In the RDT, participants initially align a rod to what they perceive to be gravitational vertical against a stationary disc background with no cues to verticality (Static subjective visual vertical, or static SVV). They then repeat the task against a background of optokinetic disc roll motion; this has been termed dynamic subjective visual vertical (SVV) [6]. The effect of the roll motion is to bias estimates of verticality in the direction of motion and induce ocular torsion [10]. The difference in tilt between the static SVV and dynamic SVV conditions is referred to as visual dependency (VD), i.e., the change in tilt associated with a moving visual background compared with a static baseline. It has been reported that with increased VD, rotation of a visual surround can induce vection, or the sense of self-rotation in stationary observers [11–13].
Vestibular information is the primary sensory input counteracting disorienting visual or somatosensory stimuli affecting verticality perception [6]. Patients with schizophrenia (SCZ) have been reported to suffer from impairments in vestibular function [14,15] and multisensory integration impairments [16]. Additionally, vestibular sense, an internally generated reference for gravitational vertical [17], might be less weighed in patients with schizophrenia, due to the generalized reduced weighting of self-generated interoceptive signals to guide perception in these patients [18].
Given the aforementioned evidence of vestibular deficits in schizophrenia as well as the importance of vestibular information in multisensory integration for spatial orientation, we hypothesize that increased visual dependence would be present in individuals with schizophrenia, manifested as increased dynamic SVV error on the rod and disc test. This deficit may manifest as impaired functioning and spatial disorientation in dynamic visual surroundings with increased visual motion and optic flow, such as crowded or busy environments, as walking in supermarket aisles, movements of crowds or traffic, moving images at the cinema, trees swaying, or while driving fast on a highway.
This study aims to investigate the effect of a rotating background visual scene (disc) in producing a distortion of the apparent verticality of a static rod in patients with schizophrenia. Another aim is to explore whether there may be any associations between VD and severity of clinical symptoms in these patients. This may provide further insight into multisensory integration for spatial orientation in these patients.
Materials and methods
Participants
Nineteen healthy control subjects (5 females, 26.3%) with no history of mental illness, neurological, or ophthalmic disorders were recruited among the staff from the same psychiatry hospital. These healthy individuals were taken into a control group. No control subject was receiving any regular medications.

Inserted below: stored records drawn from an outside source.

Source: an optimization exercise on an open RTL-to-GDS flow (aim: small area, a short achievable clock period and few clock cycles). Production flows keep margins and buffers that such runs may drop.
Only the layout flow was run in this run; the RTL was not checked for function there.
Power figures rest on the tool's default switching activity, not on a simulated workload.

### flow/design.v
module encode#(
	parameter DATAWIDTH_STATE		= 16,
	parameter DATAWIDTH_XMAX		= 18,
	parameter DATAWIDTH_RCPFREQ		= 32,
	parameter DATAWIDTH_BIAS		= 10,
	parameter DATAWIDTH_CMPLFREQ	= 9,
	parameter DATAWIDTH_RCPSHIFT	= 6,
	parameter RANS_BYTE_L_SHIFT		= 8,
	parameter DATANUM				= 130560
)(
	input wire								clk,
	input wire								rst,
	input wire								start,
	output reg								onebyte_end,
	output reg								finish,
	input wire	[	 DATAWIDTH_XMAX-1:0]	x_max,
	input wire								x_max_valid,
	input wire	[ DATAWIDTH_RCPFREQ-1:0]	rcp_freq,
	input wire								rcp_freq_valid,
	input wire	[	 DATAWIDTH_BIAS-1:0]	bias,
	input wire								bias_valid,
	input wire	[DATAWIDTH_CMPLFREQ-1:0]	cmpl_freq,
	input wire								cmpl_freq_valid,
	input wire	[DATAWIDTH_RCPSHIFT-1:0]	rcp_shift,
	input wire								rcp_shift_valid,
	input wire								tvalid,
	input wire	[			   	    7:0]	tdata,
	input wire								tlast,
	output reg	[			   	    7:0]	byte_enc,
	output reg								out_valid
);
	function gt8;
		input [7:0] a;
		input [7:0] b;
		reg [7:0] g, p;
		reg [3:0] g1, p1;
		reg [1:0] g2, p2;
		integer i;
		begin
			g = a & ~b;		 
			p = a | ~b;		 
			for (i = 0; i < 4; i = i + 1) begin
				g1[i] = g[2*i+1] | (p[2*i+1] & g[2*i]);
				p1[i] = g[2*i+1] | (p[2*i+1] & p[2*i]);
			end
			for (i = 0; i < 2; i = i + 1) begin
				g2[i] = g1[2*i+1] | (p1[2*i+1] & g1[2*i]);
				p2[i] = g1[2*i+1] | (p1[2*i+1] & p1[2*i]);
			end
			gt8 = g2[1] | (p2[1] & g2[0]);
		end
	endfunction
	function ge12;
		input [11:0] a;
		input [11:0] b;
		reg [11:0] g, p;
		reg [5:0] g1, p1;
		reg [2:0] g2, p2;
		reg p3;
		integer i;
		begin
			g = a & ~b;		 
			p = a | ~b;		 
			for (i = 0; i < 6; i = i + 1) begin
				g1[i] = g[2*i+1] | (p[2*i+1] & g[2*i]);
				p1[i] = g[2*i+1] | (p[2*i+1] & p[2*i]);
			end
			for (i = 0; i < 3; i = i + 1) begin
				g2[i] = g1[2*i+1] | (p1[2*i+1] & g1[2*i]);
				p2[i] = g1[2*i+1] | (p1[2*i+1] & p1[2*i]);
			end
			p3 = g2[1] | (p2[1] & p2[0]);
			ge12 = g2[2] | (p2[2] & p3);
		end
	endfunction
	function cmp7;
		input [6:0] a;
		input [6:0] b;
		input ge;
		integer i;
		reg r;
		begin
			r = ge;
			for (i = 0; i < 7; i = i + 1)
				r = (a[i] & ~b[i]) | ((a[i] | ~b[i]) & r);
			cmp7 = r;
		end
	endfunction
	function [63:0] therm64;
		input [6:0] w;
		reg [8:0] eqh, gth;
		reg [7:0] gel;
		integer i, j;
		begin
			for (i = 0; i < 9; i = i + 1) begin
				eqh[i] = (w[6:3] == i);
				gth[i] = (w[6:3] > i);
			end
			for (j = 0; j < 8; j = j + 1)
				gel[j] = (w[2:0] >= j);
			for (i = 0; i < 8; i = i + 1)
				for (j = 0; j < 8; j = j + 1)
					therm64[8*i+j] = (j == 7) ? gth[i] : (gth[i] | (eqh[i] & gel[j+1]));
		end
	endfunction
	function [15:0] dec4;
		input [3:0] a;
		begin
			dec4 = 16'd1 << a;
		end
	endfunction
	reg rst_r;
	always @(posedge clk) rst_r <= rst;
	reg			ld_v;
	reg	[7:0]	ld_f;
	always @(posedge clk) begin
		ld_v <= x_max_valid;
		ld_f <= x_max[15:8];
	end
	reg	[7:0]	ld_cnt;		 
	reg	[8:0]	ld_acc;		 
	always @(posedge clk) begin
		if (rst_r) begin
			ld_cnt <= 8'd0;
			ld_acc <= 9'd0;
		end else if (ld_v) begin
			ld_cnt <= ld_cnt + 8'd1;
			ld_acc <= ld_acc + {1'b0, ld_f};
		end
	end
	reg	[2*255-1:0]	lsr;	 
	always @(posedge clk)
		if (ld_v) lsr <= {lsr[2*254-1:0], ld_acc[1:0]};
	reg	[4:0]	thb [1:64];
	wire [63:0] ld_ge = therm64(ld_acc[8:2]);	 
	genvar gk;
	generate for (gk = 1; gk <= 64; gk = gk + 1) begin : g_thb
		always @(posedge clk)
			if (ld_v && !ld_ge[gk-1]) thb[gk] <= ld_cnt[4:0];
	end endgenerate
	reg	[6:0]	thw [1:7];
	generate for (gk = 1; gk <= 7; gk = gk + 1) begin : g_thw
		always @(posedge clk)
			if (ld_v && ld_cnt == 32*gk) thw[gk] <= ld_acc[8:2];
	end endgenerate
	reg	[7:0]	idx;
	always @(posedge clk)
		idx <= tvalid ? tdata : idx + 8'd1;
	wire [15:0] oh_hi = dec4(idx[7:4]);
	wire [15:0] oh_lo = dec4(idx[3:0]);
	wire [1:0] lent [0:255];
	genvar gp;
	generate for (gp = 0; gp < 255; gp = gp + 1) begin : g_row
		assign lent[gp] = lsr[2*gp +: 2];
	end endgenerate
	assign lent[255] = 2'd0;
	reg [1:0] rd_lo;
	reg [1:0] grp;
	integer ia, ib;
	always @(*) begin
		rd_lo = 2'd0;
		for (ia = 0; ia < 16; ia = ia + 1) begin
			grp = 2'd0;
			for (ib = 0; ib < 16; ib = ib + 1)
				grp = grp | ({2{oh_lo[ib]}} & lent[16*(15-ia) + (15-ib)]);
			rd_lo = rd_lo | ({2{oh_hi[ia]}} & grp);
		end
	end
	reg [6:0] thw_a, thw_b;
	reg [4:0] s_lo;
	reg [1:0] lo_r;
	always @(posedge clk) begin
		case (idx[7:5])
			3'd0: begin thw_a <= 7'd0;   thw_b <= thw[1]; end
			3'd1: begin thw_a <= thw[1]; thw_b <= thw[2]; end
			3'd2: begin thw_a <= thw[2]; thw_b <= thw[3]; end
			3'd3: begin thw_a <= thw[3]; thw_b <= thw[4]; end
			3'd4: begin thw_a <= thw[4]; thw_b <= thw[5]; end
			3'd5: begin thw_a <= thw[5]; thw_b <= thw[6]; end
			3'd6: begin thw_a <= thw[6]; thw_b <= thw[7]; end
			default: begin thw_a <= thw[7]; thw_b <= 7'd64; end
		endcase
		s_lo <= idx[4:0];
		lo_r <= rd_lo;
	end
	wire [63:0] ta = therm64(thw_a);
	wire [63:0] tb = therm64(thw_b);
	wire [64:1] t;
	generate for (gk = 1; gk <= 64; gk = gk + 1) begin : g_cmp
		assign t[gk] = ta[gk-1] | (tb[gk-1] & cmp7({2'b0, s_lo}, {2'b0, thb[gk]}, 1'b0));
	end endgenerate
	reg [5:0] rd_hi;
	integer ik;
	always @(*) begin
		rd_hi = 6'd0;
		for (ik = 1; ik < 64; ik = ik + 1)
			if (t[ik] & ~t[ik+1]) rd_hi = rd_hi | ik[5:0];
	end
	wire [7:0] rd_cdf = {rd_hi, lo_r};
	reg			v1, v2, v3, v4, v5, v6, v7, fin1, fin2;
	reg			l1, l2, l3, l4, l5, l6, l7;
	always @(posedge clk) begin
		if (rst_r) begin
			v1 <= 1'b0; v2 <= 1'b0; v3 <= 1'b0; v4 <= 1'b0; v5 <= 1'b0; v6 <= 1'b0; v7 <= 1'b0;
			fin1 <= 1'b0;
			fin2 <= 1'b0;
		end else begin
			v1 <= tvalid; v2 <= v1; v3 <= v2; v4 <= v3; v5 <= v4; v6 <= v5; v7 <= v6;
			fin1 <= v7 & l7;
			fin2 <= fin1;
		end
		l1 <= tlast; l2 <= l1; l3 <= l2; l4 <= l3; l5 <= l4; l6 <= l5; l7 <= l6;
	end
	reg	[7:0]	c0, c1;
	always @(posedge clk) begin
		c0 <= c1;
		c1 <= rd_cdf;
	end
	reg	[7:0]	fa;
	always @(posedge clk)
		if (v4) fa <= c1 - c0;
	reg	[7:0]	ca, pc;
	reg	[7:0]	m1;
	reg	[9:0]	m3;
	reg	[10:0]	m5, m7;
	reg	[11:0]	m9, m11, m13, m15;
	always @(posedge clk) begin
		ca  <= c0;
		pc  <= ca;
		m1  <= fa;
		m3  <= {2'b0, fa} + {1'b0, fa, 1'b0};
		m5  <= {3'b0, fa} + {1'b0, fa, 2'b0};
		m7  <= {fa, 3'b0} - {3'b0, fa};
		m9  <= {1'b0, fa, 3'b0} + {4'b0, fa};
		m11 <= {1'b0, fa, 3'b0} + {3'b0, fa, 1'b0} + {4'b0, fa};
		m13 <= {fa, 4'b0} - {3'b0, fa, 1'b0} - {4'b0, fa};
		m15 <= {fa, 4'b0} - {4'b0, fa};
	end
	wire [11:0] mul [0:15];
	assign mul[0]  = 12'd0;
	assign mul[1]  = {4'b0, m1};
	assign mul[2]  = {3'b0, m1, 1'b0};
	assign mul[3]  = {2'b0, m3};
	assign mul[4]  = {2'b0, m1, 2'b0};
	assign mul[5]  = {1'b0, m5};
	assign mul[6]  = {1'b0, m3, 1'b0};
	assign mul[7]  = {1'b0, m7};
	assign mul[8]  = {1'b0, m1, 3'b0};
	assign mul[9]  = m9;
	assign mul[10] = {m5, 1'b0};
	assign mul[11] = m11;
	assign mul[12] = {m3, 2'b0};
	assign mul[13] = m13;
	assign mul[14] = {m7, 1'b0};
	assign mul[15] = m15;
	reg	[15:0]	x;
	reg	[11:0]	w;
	reg	[3:0]	qh;			 
	reg	[7:0]	e2;			 
	wire [7:0] hi = x[15:8];
	wire [7:0] lo = x[7:0];
	wire [3:0]	v2h = w[7:4] + e2[7:4];
	wire [7:0]	u_v = v7 ? {v2h, e2[3:0]} : w[7:0];
	wire [15:0]	u_t;		 
	wire [15:0]	u_e;		 
	wire [7:0]	u_c [0:15];
	assign u_t[0] = 1'b1;
	genvar gm;
	generate for (gm = 1; gm < 16; gm = gm + 1) begin : g_div
		assign u_t[gm] = ge12(w, mul[gm]);
	end endgenerate
	generate for (gm = 0; gm < 16; gm = gm + 1) begin : g_cand
		assign u_c[gm] = u_v - mul[gm][7:0];
		if (gm < 15) begin : g_e
			assign u_e[gm] = u_t[gm] & ~u_t[gm+1];
		end else begin : g_e
			assign u_e[gm] = u_t[gm];
		end
	end endgenerate
	reg [7:0] u_rem;
	reg [3:0] u_q;
	integer mi;
	always @(*) begin
		u_rem = 8'd0;
		u_q = 4'd0;
		for (mi = 0; mi < 16; mi = mi + 1)
			if (u_e[mi]) begin
				u_rem = u_rem | u_c[mi];
				u_q = u_q | mi[3:0];
			end
	end
	wire [15:0]	s_t;
	wire [15:0]	s_e;
	assign s_t[0] = 1'b1;
	generate for (gm = 1; gm < 16; gm = gm + 1) begin : g_sdiv
		assign s_t[gm] = ge12({8'd0, w[11:8]}, mul[gm]);
	end endgenerate
	generate for (gm = 0; gm < 16; gm = gm + 1) begin : g_se
		if (gm < 15) begin : g_e
			assign s_e[gm] = s_t[gm] & ~s_t[gm+1];
		end else begin : g_e
			assign s_e[gm] = s_t[gm];
		end
	end endgenerate
	reg [3:0] s_m;
	reg [3:0] s_q;
	always @(*) begin
		s_m = 4'd0;
		s_q = 4'd0;
		for (mi = 0; mi < 16; mi = mi + 1)
			if (s_e[mi]) begin
				s_m = s_m | mul[mi][3:0];
				s_q = s_q | mi[3:0];
			end
	end
	wire [3:0] s_rem = w[11:8] - s_m;
	wire need = w[11:4] >= m1;			 
	wire [7:0] rem1 = need ? {4'd0, s_rem} : u_rem;
	wire [3:0] dig1 = need ? s_q : u_q;
	wire [3:0] d2   = need ? hi[3:0] : lo[3:0];
	wire [15:0] x_new = {qh, u_q, u_rem};
	always @(posedge clk) begin
		if (v6) begin
			qh <= dig1;
			e2 <= {4'd0, d2} + pc;
		end
		if (v6)      w <= {rem1, d2};
		else if (v7) w <= x_new[15:4];
		else         w <= x[15:4];
		if (start)   x <= 16'd256;
		else if (v7) x <= x_new;
	end
	always @(posedge clk) begin
		onebyte_end <= tvalid;
		if (rst_r) begin
			out_valid <= 1'b0;
			finish    <= 1'b0;
		end else begin
			out_valid <= (v6 & need) | fin1 | fin2;
			finish    <= fin2;
		end
		byte_enc <= (v6 | fin1) ? lo : hi;
	end
endmodule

Eighteen psychopathologically stable patients (5 females, 27.8%) who met the Diagnostic and Statistical Manual of Mental Disorders 5th Edition (DSM-5) criteria for schizophrenia were recruited from the national centre for diagnosis and treatment of severe mental illnesses in Bahrain. All diagnoses were made by a multi-disciplinary team led by a psychiatry consultant in Bahrain.
At the time of the study, all SCZ were medicated with only one patient on typical antipsychotics. For the other patients, (83.3% on atypical antipsychotic drugs, 22.2% on combination antipsychotic drugs, 27.8% on typical antidepressants, and 16.7% taking both). None of the patients were on atypical or combination ant-depressant drugs, or on lithium and propranolol tranquillizers. Clinical symptoms were assessed with the Positive and Negative Syndrome Scale (PANSS) by well-trained psychiatrists. All SCZ patients had both negative and positive symptoms, and experienced auditory hallucinations.
Exclusion criteria include important comorbid psychiatric disorder, neurological or medical disorders, severe visual loss, history of severe head trauma, alcohol/substance dependence or abuse, electro-convulsive therapy in recently initiated treatment for SCZ. All participants had normal or corrected-to-normal visual acuity when tested with Snellen charts, and subjects wore their normal corrective spectacles if necessary, during testing.
This study was approved by the Secondary Health Care Research Committee (SHCRC) at the Ministry of Health (MOH) and form the Research and Ethics Committee at the College of Medicine and Medical Sciences at the Arabian Gulf University in Bahrain (Reference: E23-PI-01/20).
After the aim and impact of the study were explained to the healthy controls and to the patients and their relatives, informed verbal consent was taken. An impartial witness, who was not a member of the study team and worked at the center where the patients were treated, endorsed that the consent from patients and their relatives was voluntary and freely given. Only those who volunteered were included in the study. Table 1 displays demographic characteristics for participants and clinical characteristics for the patient group.
The computerized rod and disc test (CRDT)
Measurement of SVV.
We utilized a computerized version of the rod and disc test (CRDT) to assess verticality judgement. A virtual line marked by five white dots was used instead of a continuous line to reduce clues to verticality, which might be provided by the stepped appearance of a displayed solid line [19]. The test was performed while sitting in a comfortable position with no head restraint; however, participants were instructed to keep their trunks and heads fixed. Subjects observed the screen while sitting upright on an armless chair while their knees were extended and their feet were dorsiflexed so that only the heels were in contact with the floor in order to diminish possible proprioceptive cues from the plantar surface of the feet. The screen was placed at eye level at a distance of 80 cm, providing a full-field stimulus [7,20]. A round black paper ring was stuck on the laptop screen to conceal its edges and reduce clues to verticality, while exposing the rod and disc presentation in the center of the screen (Fig 1). The test was performed in a dark room minimizing further any vertical cues within the room.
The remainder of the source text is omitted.